Data records Block Start

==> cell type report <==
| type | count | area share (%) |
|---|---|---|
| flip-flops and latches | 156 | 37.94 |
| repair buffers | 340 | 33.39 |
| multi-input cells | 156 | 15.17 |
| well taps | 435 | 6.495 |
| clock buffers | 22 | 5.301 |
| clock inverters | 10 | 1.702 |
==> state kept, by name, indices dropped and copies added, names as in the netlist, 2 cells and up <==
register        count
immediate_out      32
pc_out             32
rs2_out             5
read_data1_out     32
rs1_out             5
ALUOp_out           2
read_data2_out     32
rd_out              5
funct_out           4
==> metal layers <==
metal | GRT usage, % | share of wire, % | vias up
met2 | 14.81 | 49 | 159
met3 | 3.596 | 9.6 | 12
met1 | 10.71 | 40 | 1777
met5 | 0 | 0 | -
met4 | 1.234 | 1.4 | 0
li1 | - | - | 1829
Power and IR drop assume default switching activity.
[./config.mk]
export PLATFORM = sky130hd
export DESIGN_NAME = EX_MEM_Register
export DESIGN_NICKNAME = EX_MEM_Register
export VERILOG_FILES = /design/flow/design.v
export SDC_FILE = /design/flow/constraint.sdc
export NUM_CORES = 4
export LEC_CHECK = 1
export CORE_UTILIZATION = 30
[./design.v]
`timescale 1ns/100ps
module EX_MEM_Register (
    input wire clk,
    input wire reset,
    input wire RegWrite_in,
    input wire MemToReg_in,
    input wire MemRead_in,
    input wire MemWrite_in,
    input wire Branch_in,
    input wire Jump_in,
    input wire [31:0] branch_target_in,
    input wire [31:0] alu_result_in,
    input wire [31:0] write_data_in,
    input wire [4:0] rd_in,
    input wire zero_in,
    output reg RegWrite_out,
    output reg MemToReg_out,
    output reg MemRead_out,
    output reg MemWrite_out,
    output reg Branch_out,
    output reg Jump_out,
    output reg [31:0] branch_target_out,
    output reg [31:0] alu_result_out,
    output reg [31:0] write_data_out,
    output reg [4:0] rd_out,
    output reg zero_out
);
    always @(posedge clk) begin
        if (reset) begin
            RegWrite_out <= 1'b0;
            MemToReg_out <= 1'b0;
            MemRead_out <= 1'b0;
            MemWrite_out <= 1'b0;
            Branch_out <= 1'b0;
            Jump_out <= 1'b0;
            branch_target_out <= 32'b0;
            alu_result_out <= 32'b0;
            write_data_out <= 32'b0;
            rd_out <= 5'b0;
            zero_out <= 1'b0;
        end else begin
            RegWrite_out <= RegWrite_in;
            MemToReg_out <= MemToReg_in;
            MemRead_out <= MemRead_in;
            MemWrite_out <= MemWrite_in;
            Branch_out <= Branch_in;
            Jump_out <= Jump_in;
            branch_target_out <= branch_target_in;
            alu_result_out <= alu_result_in;
            write_data_out <= write_data_in;
            rd_out <= rd_in;
            zero_out <= zero_in;
        end
    end
endmodule
[./run.sh]
#!/bin/bash
# OpenROAD 26Q1-2900-gdf79404cd8, Yosys 0.63+post, stock flow scripts
make -C /OpenROAD-flow-scripts/flow DESIGN_CONFIG=/design/flow/config.mk WORK_HOME=/design/flow/orfs finish
[./constraint.sdc]
current_design EX_MEM_Register

set clk_period 1.0
set clk_io_pct 0.2

create_clock -name clk0 -period $clk_period [get_ports {clk}]

set non_clock_inputs [all_inputs -no_clocks]
set_input_delay [expr $clk_period * $clk_io_pct] -clock clk0 $non_clock_inputs
set_output_delay [expr $clk_period * $clk_io_pct] -clock clk0 [all_outputs]
==> flow_summary.ini <==
; synthesis and place-and-route metrics
[floorplan]
ios = 218
rows = 35
die_h_um = 101.1
fp-utilization = 0.3146
core_sq_um = 9371
die_area_sq_um = 10230
die_x_um = 101.1

[cts]
cts_htree_levels = 3
clkSlewWorstSetupHoldPaths_ns = 0.10
cts_buffers = 9
post-cts-setup-buffers = 0
cts_tree = built
ctsHoldBuffers = 0
cts_root_buf = clkbuf_8
clock-sinks = 108
clk_path_buf_depth = 2

[global_route]
antenna_found_initial = 0
grt_max_degree = 43
grt-ovfl-total = 0
met1_usage = 0.1696
grt_busiest_layer = met2
grt.total_usage = 0.1365
grt_first_pass_wirelength_um = 10300
use_met2 = 0.2224
grt_pass1_vias = 1944
use_met3 = 0.07052

[outcome]
status = completed

[run]
cap_violations = 0
tool_warnings = 27

[min_path]
hp-class = input pin to flop

[finish]
area_growth_pct = 66.77
fillers = 888
layout-drive-gt1-share = 0.3186
lay_top_count = clkdlybuf4s50_1
final_cell_mix = clkdlybuf4s50_1 (108), buf_2 (107), dfxtp_1 (99), nor2b_1 (98), nor2b_2 (10)

[timing]
tightest_slew_ns = 0.1943
post-route-period-util = 0.9724
setup_viol = 0
slew_headroom = 0.8705
rsz0062_at_grt = yes
timing.final.hold_violations = 0
slew_viol_final = 0
fin_ws_ns = 0.02759
fmax_mhz = 1028
period_needed_ns = 0.9724

[power_and_ir_drop]
power_switching_mw = 1.580
swShare = 0.1997
power_mw = 7.912
p_int_mw = 6.332
power.density_nw_per_um2 = 1609
clockPowerShare = 0.316
p_comb_frac = 0.106
power.leakage_nw = 2.207
peakVddDrop_uv = 933.2
seqPwrFrac = 0.578

[placed_design]
dp_hpwl_um = 5422
preCtsSetupSlack_ns = 0.01206
gp_congestion = 0.7874
io_buffers = 217

[worst_setup_path]
slowest_stage = dfxtp_2
crit_chain = buf_2
crit_type = flop to primary output
crit_path_end_kind = primary output
max_stage_delay_ns = 0.32
crit_buf_inv = 1
crit_family = flip-flops
critPathMaxFanout = 1
start_kind = flop
crit_arrival_ns = 0.77
required_ns = 0.80

[logic_synthesis]
ys_cells = 228
synth_cell_type_count = 5
avgSynthCellArea_sq_um = 12.93
syn_area_sq_um = 2948
syn_inst = 228
synth_warnings = 1
ys_seq_share = 0.7334
yosys_area_sq_um = 2948
ys_ff = 108

[drt]
vias = 2198
wirelength_um = 7166
viasPerCell = 3.783
firstDrtPassIters = 3
dr.first_iter.drc_count = 26
wl_per_cell_um = 12.33
drc = 0
antenna_left = 0
antenna_cells = 0
layer usage:
layer,vias to the layer above,share of wire
li1,1114,-
met1,956,0.38
met2,122,0.49
met3,6,0.13
met4,0,0.0088
met5,-,0
power by group through the flow:
stage / registers, mW / clock network [mW] / logic [mW]
finish: 4.57 / 2.50 / 0.841
global route: 4.60 / 2.79 / 0.926
CTS: 4.58 / 2.63 / 0.856
flip-flops by register name, indices dropped and copies added (netlist names), 5 cells and up:
name	cells
alu_result_out	32
rd_out	5
write_data_out	32
branch_target_out	32
cell usage after synthesis:
| master | n | area share |
|---|---|---|
| nor2b_1 | 98 | 0.21 |
| nor2b_2 | 10 | 0.030 |
| buf_2 | 8 | 0.014 |
| buf_6 | 4 | 0.015 |
| dfxtp_1 | 108 | 0.73 |
final timing paths:
| path | startpoint | slack [ns] | endpoint | cells after the start |
|---|---|---|---|---|
| max | branch_target_out[4] | 0.03 | branch_target_out[4] | 1 |
| min | reset | 0.24 | alu_result_out[19] | 3 |
cells by family (layout without fill, tap and decap cells):
kind of cell           after synthesis  in the layout  synth area share
DFF                                108            108            0.7334
buffers and inverters               12            236           0.02886
and+or+nand+nor                    108            108            0.2377
area by class of cell:
type | count | area [sq um] | area share
repair buffers | 220 | 1695 | 0.3449
clock buffers | 12 | 135.1 | 0.02749
well taps | 129 | 161.4 | 0.03283
clock inverters | 4 | 50.05 | 0.01018
flip-flops and latches | 108 | 2173 | 0.4421
multi-input cells | 108 | 700.7 | 0.1425
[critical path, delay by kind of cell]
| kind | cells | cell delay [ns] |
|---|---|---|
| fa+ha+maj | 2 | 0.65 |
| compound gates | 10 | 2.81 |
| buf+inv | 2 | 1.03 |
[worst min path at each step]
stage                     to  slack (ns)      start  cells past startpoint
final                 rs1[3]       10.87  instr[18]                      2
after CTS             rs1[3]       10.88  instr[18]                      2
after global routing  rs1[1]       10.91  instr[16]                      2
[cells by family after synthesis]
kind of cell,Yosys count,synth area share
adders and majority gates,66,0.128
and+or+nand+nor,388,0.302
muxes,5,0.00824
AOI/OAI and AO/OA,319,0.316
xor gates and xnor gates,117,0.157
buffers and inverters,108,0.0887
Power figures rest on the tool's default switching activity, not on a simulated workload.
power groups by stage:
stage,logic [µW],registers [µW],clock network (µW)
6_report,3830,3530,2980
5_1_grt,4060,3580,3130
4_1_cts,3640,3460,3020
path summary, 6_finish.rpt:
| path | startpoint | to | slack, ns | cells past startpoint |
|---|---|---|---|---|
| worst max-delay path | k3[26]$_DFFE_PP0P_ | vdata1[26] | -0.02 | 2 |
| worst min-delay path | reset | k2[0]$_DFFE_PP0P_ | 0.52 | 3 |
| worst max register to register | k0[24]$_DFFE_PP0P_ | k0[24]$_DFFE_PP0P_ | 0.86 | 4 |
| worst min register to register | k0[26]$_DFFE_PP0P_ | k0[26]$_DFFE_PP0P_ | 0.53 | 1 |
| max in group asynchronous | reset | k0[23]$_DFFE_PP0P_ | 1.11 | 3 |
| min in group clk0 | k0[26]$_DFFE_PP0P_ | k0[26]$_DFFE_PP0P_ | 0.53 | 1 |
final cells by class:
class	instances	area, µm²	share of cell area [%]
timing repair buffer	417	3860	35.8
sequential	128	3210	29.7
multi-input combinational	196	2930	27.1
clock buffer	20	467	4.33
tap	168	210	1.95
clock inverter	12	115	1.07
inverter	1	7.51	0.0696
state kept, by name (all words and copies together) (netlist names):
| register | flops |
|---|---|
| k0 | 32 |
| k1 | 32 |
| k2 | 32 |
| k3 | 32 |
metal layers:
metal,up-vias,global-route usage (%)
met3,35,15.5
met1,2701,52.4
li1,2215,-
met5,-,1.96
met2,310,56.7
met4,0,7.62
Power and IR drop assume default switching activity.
===== design/flow/config.mk =====
export PLATFORM = sky130hd
export DESIGN_NAME = ps2
export DESIGN_NICKNAME = ps2
export VERILOG_FILES = /design/flow/design.v
export SDC_FILE = /design/flow/constraint.sdc
export NUM_CORES = 4
export LEC_CHECK = 1
export CORE_UTILIZATION = 50

===== design/flow/constraint.sdc =====
current_design ps2

set clk_period 4.5
set clk_io_pct 0.2

create_clock -name clk0 -period $clk_period [get_ports {clk}]

set non_clock_inputs [all_inputs -no_clocks]
set_input_delay [expr $clk_period * $clk_io_pct] -clock clk0 $non_clock_inputs
set_output_delay [expr $clk_period * $clk_io_pct] -clock clk0 [all_outputs]

===== design/flow/design.v =====
`timescale 1ns / 1ps
`default_nettype none
module ps2 (
    input wire clk,
    input wire ps2_clk,
    input wire ps2_data,
    output wire[10:0] ps2_key
);
    reg [7:0] scancode;
    reg [1:0] extended = 2'b00;
    reg [1:0] released = 2'b00;
    reg       kb_interrupt = 1'b0;
    reg [7:0] key = 8'h00;
    reg [1:0] state = 2'b00;
    assign ps2_key = {kb_interrupt, released[1], extended[1], scancode};
    reg [1:0] ps2clk_synchr;
    reg [1:0] ps2dat_synchr;
    wire ps2clk = ps2clk_synchr[1];
    wire ps2data = ps2dat_synchr[1];
    always @(posedge clk) begin
        ps2clk_synchr[0] <= ps2_clk;
        ps2clk_synchr[1] <= ps2clk_synchr[0];
        ps2dat_synchr[0] <= ps2_data;
        ps2dat_synchr[1] <= ps2dat_synchr[0];
    end
    reg [15:0] negedge_detect = 16'h0000;
    always @(posedge clk) begin
        negedge_detect <= {negedge_detect[14:0], ps2clk};
    end
    wire ps2clk_edge = (negedge_detect == 16'hF000);
    reg [15:0] timeout_cnt = 0;
    always @(posedge clk) begin
        kb_interrupt <= 1'b0;
        if (ps2clk_edge) begin
            timeout_cnt <= 16'h0000;
            if (state == 2'b00 && !ps2data) begin  
                state <= 2'b01;
                key <= 8'h80;
            end else if (state == 2'b01) begin
                key <= {ps2data, key[7:1]};
                if (key[0]) state <= 2'b10;
            end else if (state == 2'b10) begin
		state <= ps2data ^ ^key ? 2'b11 : state <= 2'b00;
            end else if (state == 2'b11) begin
                state <= 2'b00;                
                if (ps2data) begin  
                   scancode <= key;
                   if (key == 8'hE0) extended <= 2'b01;
                   else if (key == 8'hF0) released <= 2'b01;
                   else begin
                     extended <= {extended[0], 1'b0};
                     released <= {released[0], 1'b0};
                     kb_interrupt <= 1'b1;
                   end
                end
            end      
        end else begin
            timeout_cnt <= timeout_cnt + 1;
	    if (&timeout_cnt) begin
              state <= 2'b00;
              extended <= 2'b00;
              released <= 2'b00;
            end
        end
    end
endmodule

Data records Block End

## Task goal
From the entries above, restate word for word the lines from the line containing "k0[24]$_DFFE_PP0P_ | 0.86 | 4 |" to the line containing "k0[23]$_DFFE_PP0P_ | 1.11 | 3 |", both ends included, and nothing more.

## Result for this exercise
| worst max register to register | k0[24]$_DFFE_PP0P_ | k0[24]$_DFFE_PP0P_ | 0.86 | 4 |
| worst min register to register | k0[26]$_DFFE_PP0P_ | k0[26]$_DFFE_PP0P_ | 0.53 | 1 |
| max in group asynchronous | reset | k0[23]$_DFFE_PP0P_ | 1.11 | 3 |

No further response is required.